Margin Accounts

Understand how margin accounts work, why leverage increases risk, and how firms monitor deficiency and liquidation risk.

Margin accounts allow a client to purchase securities partly with borrowed funds from the dealer. That borrowing increases potential gains when the position performs well, but it also magnifies losses and can create a margin deficiency if market values fall.

For CPH purposes, margin accounts should be understood as leverage accounts. The key issues are not only the mechanics of borrowing, but also the suitability of leverage, the firm’s collateral protection, and the consequences of a margin call.

What a Margin Account Does

In a margin account, the client contributes equity and the dealer lends the balance of the purchase price. The securities in the account typically serve as collateral for that loan.

This structure changes the risk profile immediately:

  • gains are amplified because the client controls a larger position than cash alone would allow
  • losses are also amplified because the debt remains while the market value may fall
  • interest accrues on the borrowed amount
  • the dealer has contractual rights to demand additional collateral or liquidate positions if margin requirements are not met

That is why leverage cannot be treated as a simple convenience feature.

Initial Margin and Maintenance Margin

Two margin concepts matter most:

Initial Margin

Initial margin is the amount of equity required to establish the position. If the initial requirement is 50%, a client buying $100,000 of eligible securities must contribute $50,000 and may borrow the remaining $50,000.

Maintenance Margin

Maintenance margin is the minimum equity the client must continue to maintain after the position is established. If market value falls and the client’s equity drops below the maintenance requirement, the account is deficient.

Students should understand the basic relationship:

  • account market value falls
  • the borrowed amount remains outstanding
  • the client’s equity shrinks
  • the deficiency may trigger a margin call

Why Margin Creates More Than Market Risk

Margin risk is not limited to ordinary price volatility. It adds:

  • financing cost risk from interest on the borrowed amount
  • liquidity risk if the client cannot meet a deficiency quickly
  • forced-sale risk if the dealer liquidates collateral during a weak market
  • concentration risk if a leveraged account is heavily exposed to one issuer or sector

This means a recommendation involving leverage must be assessed more carefully than a similar unleveraged recommendation.

    flowchart TD
	    A[Client equity] --> C[Margin account position]
	    B[Dealer loan] --> C
	    C --> D[Market value changes]
	    D --> E{Equity still above maintenance requirement?}
	    E -- Yes --> F[Position can remain open]
	    E -- No --> G[Margin deficiency and call]
	    G --> H{Client deposits funds or eligible securities?}
	    H -- Yes --> F
	    H -- No --> I[Dealer may liquidate positions]

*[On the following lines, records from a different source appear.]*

**src/rtl/itr_arbiter.sv**
```systemverilog
// Interrupt arbiter: edge-latched pending sources, maskable, lowest-index-first dispatch
// with an end-of-interrupt handshake. Optional service timeout via ITR_ARBITER_TIMEOUT_EN.
module itr_arbiter #(
    parameter int unsigned NSRC       = 4,
    parameter int unsigned NUBITS     = 16,
    parameter int unsigned NUIOIN     = 2,
    parameter int unsigned NUIOOU     = 2,
    parameter int unsigned CAUSE_ADDR = 0,
    parameter int unsigned MASK_ADDR  = 0,
    parameter int unsigned EOI_ADDR   = 1,
    parameter int unsigned TMOUT      = 1024
) (
    input  logic                       clk,
    input  logic                       rst,
    input  logic [NSRC-1:0]            irq_src,
    input  logic                       req_in,
    input  logic [$clog2(NUIOIN)-1:0]  addr_in,
    input  logic                       out_en,
    input  logic [$clog2(NUIOOU)-1:0]  addr_out,
    input  logic [NUBITS-1:0]          io_out,
    output logic                       itr,
    output logic [NUBITS-1:0]          rd_data,
    output logic                       rd_hit
);

    localparam int unsigned IDW = $clog2(NSRC);
    localparam int unsigned AIW = $clog2(NUIOIN);
    localparam int unsigned AOW = $clog2(NUIOOU);

    typedef enum logic {
        S_IDLE    = 1'b0,
        S_SERVICE = 1'b1
    } state_e;

    state_e            state_q, state_d;
    logic [NSRC-1:0]   irq_prev_q;
    logic [NSRC-1:0]   pending_q, pending_d;
    logic [NSRC-1:0]   mask_q, mask_d;
    logic [IDW-1:0]    cause_id_q, cause_id_d;
    logic              itr_q, itr_d;
    logic              tmo_flag_q, tmo_flag_d;

    logic [NSRC-1:0]   irq_rise;
    logic [NSRC-1:0]   elig;
    logic [NSRC-1:0]   dispatch_clr;
    logic [IDW-1:0]    sel_id;
    logic              eoi_wr;
    logic              mask_wr;
    logic              tmo_hit;
    logic              tmo_set;
    logic [NUBITS-1:0] cause_word;

    // Processor-side decode
    assign irq_rise = irq_src & ~irq_prev_q;
    assign eoi_wr   = out_en && (addr_out == AOW'(EOI_ADDR));
    assign mask_wr  = out_en && (addr_out == AOW'(MASK_ADDR));
    assign elig     = pending_q & mask_q;
    assign rd_hit   = req_in && (addr_in == AIW'(CAUSE_ADDR));

    // Lowest index wins: scan downward so the last match is the smallest id
    always_comb begin
        sel_id = '0;
        for (int i = NSRC - 1; i >= 0; i--) begin
            if (elig[i]) begin
                sel_id = IDW'(i);
            end
        end
    end

`ifdef ITR_ARBITER_TIMEOUT_EN
    localparam int unsigned CW = (TMOUT > 1) ? $clog2(TMOUT) : 1;

    logic [CW-1:0] tmo_cnt_q, tmo_cnt_d;

    // Held at zero while idle so every service episode starts counting from zero
    always_comb begin
        tmo_cnt_d = tmo_cnt_q;
        if (state_q == S_IDLE) begin
            tmo_cnt_d = '0;
        end else begin
            tmo_cnt_d = tmo_cnt_q + CW'(1);
        end
    end

    assign tmo_hit = (state_q == S_SERVICE) && (tmo_cnt_q == CW'(TMOUT - 1));

    always_ff @(posedge clk or negedge rst) begin
        if (!rst) begin
            tmo_cnt_q <= '0;
        end else begin
            tmo_cnt_q <= tmo_cnt_d;
        end
    end
`else
    assign tmo_hit = 1'b0;
`endif

    // Dispatch / service FSM
    always_comb begin
        state_d      = state_q;
        cause_id_d   = cause_id_q;
        itr_d        = 1'b0;
        dispatch_clr = '0;
        tmo_set      = 1'b0;
        case (state_q)
            S_IDLE: begin
                if (|elig) begin
                    cause_id_d   = sel_id;
                    dispatch_clr = NSRC'(1) << sel_id;
                    itr_d        = 1'b1;
                    state_d      = S_SERVICE;
                end
            end
            S_SERVICE: begin
                if (eoi_wr) begin
                    state_d = S_IDLE;
                end else if (tmo_hit) begin
                    state_d = S_IDLE;
                    tmo_set = 1'b1;
                end
            end
        endcase
    end

    // A new edge on the bit being dispatched survives the clear
    always_comb begin
        pending_d  = (pending_q & ~dispatch_clr) | irq_rise;
        mask_d     = mask_wr ? io_out[NSRC-1:0] : mask_q;
        tmo_flag_d = tmo_flag_q;
        if (tmo_set) begin
            tmo_flag_d = 1'b1;
        end else if (rd_hit) begin
            tmo_flag_d = 1'b0;
        end
    end

    always_ff @(posedge clk or negedge rst) begin
        if (!rst) begin
            state_q    <= S_IDLE;
            irq_prev_q <= '0;
            pending_q  <= '0;
            mask_q     <= '0;
            cause_id_q <= '0;
            itr_q      <= 1'b0;
            tmo_flag_q <= 1'b0;
        end else begin
            state_q    <= state_d;
            irq_prev_q <= irq_src;
            pending_q  <= pending_d;
            mask_q     <= mask_d;
            cause_id_q <= cause_id_d;
            itr_q      <= itr_d;
            tmo_flag_q <= tmo_flag_d;
        end
    end

    // Cause word: id in low bits, in-service and timeout flags at the top
    always_comb begin
        cause_word             = '0;
        cause_word[IDW-1:0]    = cause_id_q;
        cause_word[NUBITS-2]   = (state_q == S_SERVICE);
        cause_word[NUBITS-1]   = tmo_flag_q;
    end

    assign rd_data = rd_hit ? cause_word : '0;
    assign itr     = itr_q;

    logic unused_ok;
    assign unused_ok = ^{io_out, 32'(TMOUT)};

endmodule

```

The diagram highlights the core practical issue: leverage introduces a second source of pressure beyond market performance, namely the account’s collateral requirement.

Margin Calls and Dealer Rights

When an account falls below maintenance margin, the dealer may issue a margin call requesting the client to restore required equity. Depending on the client agreement and the facts, the client may satisfy the call by:

  • depositing cash
  • depositing eligible securities
  • reducing or closing positions

If the client does not act promptly, the dealer may liquidate securities to protect its loan exposure. Students should not assume the dealer must wait indefinitely or obtain fresh permission for each forced sale. The account agreement and the urgency of the deficiency matter.

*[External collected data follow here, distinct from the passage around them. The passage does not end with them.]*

<file path="src/rtl/input_playback_scheduler.sv">
// sync_fifo: single-clock circular-buffer FIFO, no bypass (a push becomes head on the next cycle).
// Latency: 1 clk from push to head_vld; pop takes effect at the consuming edge.
// Backpressure: push_rdy = occupancy != DEPTH, derived from registered count only.
module sync_fifo #(
    parameter int W     = 8,
    parameter int DEPTH = 8
) (
    input  logic                       clk,
    input  logic                       reset,
    input  logic                       push_vld,
    output logic                       push_rdy,
    input  logic [W-1:0]               push_dat,
    output logic                       head_vld,
    input  logic                       head_rdy,
    output logic [W-1:0]               head_dat,
    output logic [$clog2(DEPTH):0]     count
);
    localparam int AW = $clog2(DEPTH);
    localparam int CW = AW + 1;

    logic [W-1:0]  mem_q [DEPTH];
    logic [AW-1:0] wr_ptr_q, wr_ptr_d;
    logic [AW-1:0] rd_ptr_q, rd_ptr_d;
    logic [CW-1:0] cnt_q, cnt_d;
    logic          do_push;
    logic          do_pop;

    assign push_rdy = (cnt_q != CW'(DEPTH));
    assign head_vld = (cnt_q != '0);
    assign head_dat = mem_q[rd_ptr_q];
    assign count    = cnt_q;

    always_comb begin
        do_push  = push_vld & push_rdy;
        do_pop   = head_vld & head_rdy;
        wr_ptr_d = wr_ptr_q;
        rd_ptr_d = rd_ptr_q;
        cnt_d    = cnt_q;
        if (do_push) begin
            wr_ptr_d = wr_ptr_q + AW'(1);
        end
        if (do_pop) begin
            rd_ptr_d = rd_ptr_q + AW'(1);
        end
        // Simultaneous push and pop leave occupancy unchanged.
        if (do_push && !do_pop) begin
            cnt_d = cnt_q + CW'(1);
        end else if (do_pop && !do_push) begin
            cnt_d = cnt_q - CW'(1);
        end
    end

    always_ff @(posedge clk) begin
        if (reset) begin
            wr_ptr_q <= '0;
            rd_ptr_q <= '0;
            cnt_q    <= '0;
        end else begin
            wr_ptr_q <= wr_ptr_d;
            rd_ptr_q <= rd_ptr_d;
            cnt_q    <= cnt_d;
        end
    end

    // Storage needs no reset; emptiness is tracked by the pointers and count.
    always_ff @(posedge clk) begin
        if (do_push) begin
            mem_q[wr_ptr_q] <= push_dat;
        end
    end
endmodule

// input_playback_scheduler: frame-timed replay of host events onto the core's input buses.
// Latency: an eligible head event reaches its output 1 clk later; one event per clk at most.
// Backpressure: evt_ready_o deasserts when DEPTH events are queued; a future-frame head blocks the queue.
module input_playback_scheduler #(
    parameter int         DEPTH    = 8,
    parameter int         FRAME_W  = 16,
    parameter logic [7:0] SW1_INIT = 8'h00,
    parameter logic [7:0] SW2_INIT = 8'h00
) (
    input  logic                     clk,
    input  logic                     reset,
    input  logic                     vsync_i,
    input  logic                     evt_valid_i,
    output logic                     evt_ready_o,
    input  logic [FRAME_W-1:0]       evt_frame_i,
    input  logic [2:0]               evt_target_i,
    input  logic [9:0]               evt_data_i,
    output logic [9:0]               playerinput_o,
    output logic [7:0]               trakball_o,
    output logic [7:0]               joystick_o,
    output logic [7:0]               sw1_o,
    output logic [7:0]               sw2_o,
    output logic [FRAME_W-1:0]       frame_o,
    output logic [$clog2(DEPTH):0]   pending_o,
    output logic                     late_o
);
    typedef struct packed {
        logic [FRAME_W-1:0] frame;
        logic [2:0]         target;
        logic [9:0]         data;
    } evt_t;

    localparam int EW = $bits(evt_t);

    evt_t   in_evt;
    evt_t   head;
    logic   head_vld;
    logic   head_due;
    logic   tick;

    logic               vsync_q,  vsync_d;
    logic [FRAME_W-1:0] frame_q,  frame_d;
    logic [9:0]         player_q, player_d;
    logic [7:0]         joy_q,    joy_d;
    logic [7:0]         trak_q,   trak_d;
    logic [7:0]         sw1_q,    sw1_d;
    logic [7:0]         sw2_q,    sw2_d;
    logic               late_q,   late_d;

    assign in_evt.frame  = evt_frame_i;
    assign in_evt.target = evt_target_i;
    assign in_evt.data   = evt_data_i;

    sync_fifo #(
        .W     (EW),
        .DEPTH (DEPTH)
    ) u_evt_fifo (
        .clk      (clk),
        .reset    (reset),
        .push_vld (evt_valid_i),
        .push_rdy (evt_ready_o),
        .push_dat (in_evt),
        .head_vld (head_vld),
        .head_rdy (head_due),
        .head_dat (head),
        .count    (pending_o)
    );

    // Eligibility compares against the pre-increment frame, so a same-cycle tick never pulls an event early.
    assign tick     = vsync_q & ~vsync_i;
    assign head_due = head_vld && (head.frame <= frame_q);

    always_comb begin
        vsync_d  = vsync_i;
        frame_d  = tick ? frame_q + FRAME_W'(1) : frame_q;
        player_d = player_q;
        joy_d    = joy_q;
        trak_d   = trak_q;
        sw1_d    = sw1_q;
        sw2_d    = sw2_q;
        late_d   = late_q;
        if (head_due) begin
            case (head.target)
                3'd0:    player_d = head.data;
                3'd1:    joy_d    = head.data[7:0];
                3'd2:    trak_d   = head.data[7:0];
                3'd3:    trak_d   = trak_q + head.data[7:0];
                3'd4:    sw1_d    = head.data[7:0];
                3'd5:    sw2_d    = head.data[7:0];
                3'd6:    frame_d  = FRAME_W'(head.data);
                default: ;
            endcase
            if (head.target != 3'd7 && head.frame < frame_q) begin
                late_d = 1'b1;
            end
        end
    end

    always_ff @(posedge clk) begin
        if (reset) begin
            vsync_q  <= 1'b1;
            frame_q  <= '0;
            player_q <= 10'h3FF;
            joy_q    <= 8'hFF;
            trak_q   <= 8'h00;
            sw1_q    <= SW1_INIT;
            sw2_q    <= SW2_INIT;
            late_q   <= 1'b0;
        end else begin
            vsync_q  <= vsync_d;
            frame_q  <= frame_d;
            player_q <= player_d;
            joy_q    <= joy_d;
            trak_q   <= trak_d;
            sw1_q    <= sw1_d;
            sw2_q    <= sw2_d;
            late_q   <= late_d;
        end
    end

    assign playerinput_o = player_q;
    assign joystick_o    = joy_q;
    assign trakball_o    = trak_q;
    assign sw1_o         = sw1_q;
    assign sw2_o         = sw2_q;
    assign frame_o       = frame_q;
    assign late_o        = late_q;
endmodule

</file>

A Margin Call Is a Risk-Control Event, Not a Courtesy Reminder

Students should be careful not to treat a margin call as a casual notice the client may address whenever convenient. A margin call reflects a deterioration in the collateral position supporting the dealer’s loan.

That is why the stronger answer usually recognizes that:

  • the deficiency may need prompt action
  • the dealer’s timeframe may be shorter in a fast market
  • the client cannot assume recovery time will be granted
  • failure to act can lead to forced liquidation at an unfavorable moment

Suitability and Leverage

Leverage is not suitable for every client. Representatives should consider:

  • the client’s financial ability to absorb losses
  • the client’s liquidity buffer
  • the client’s understanding of leverage mechanics
  • the effect of interest costs on expected outcomes
  • how concentrated or volatile the leveraged position will be

It is weak to recommend margin based only on a client’s optimism about market direction. A leveraged strategy that fails under a modest downturn is often a sign that the recommendation was not robust enough.

Interest Costs Matter

Even if the market moves in the client’s favour, borrowing is not free. The client pays interest on the debit balance. As a result:

  • a modest gain in the security may still produce a poor net outcome
  • a longer holding period can make a leveraged position much more expensive
  • repeated deficiency funding can deepen the client’s financial stress

That is why leverage discussions should include both price risk and carrying-cost risk.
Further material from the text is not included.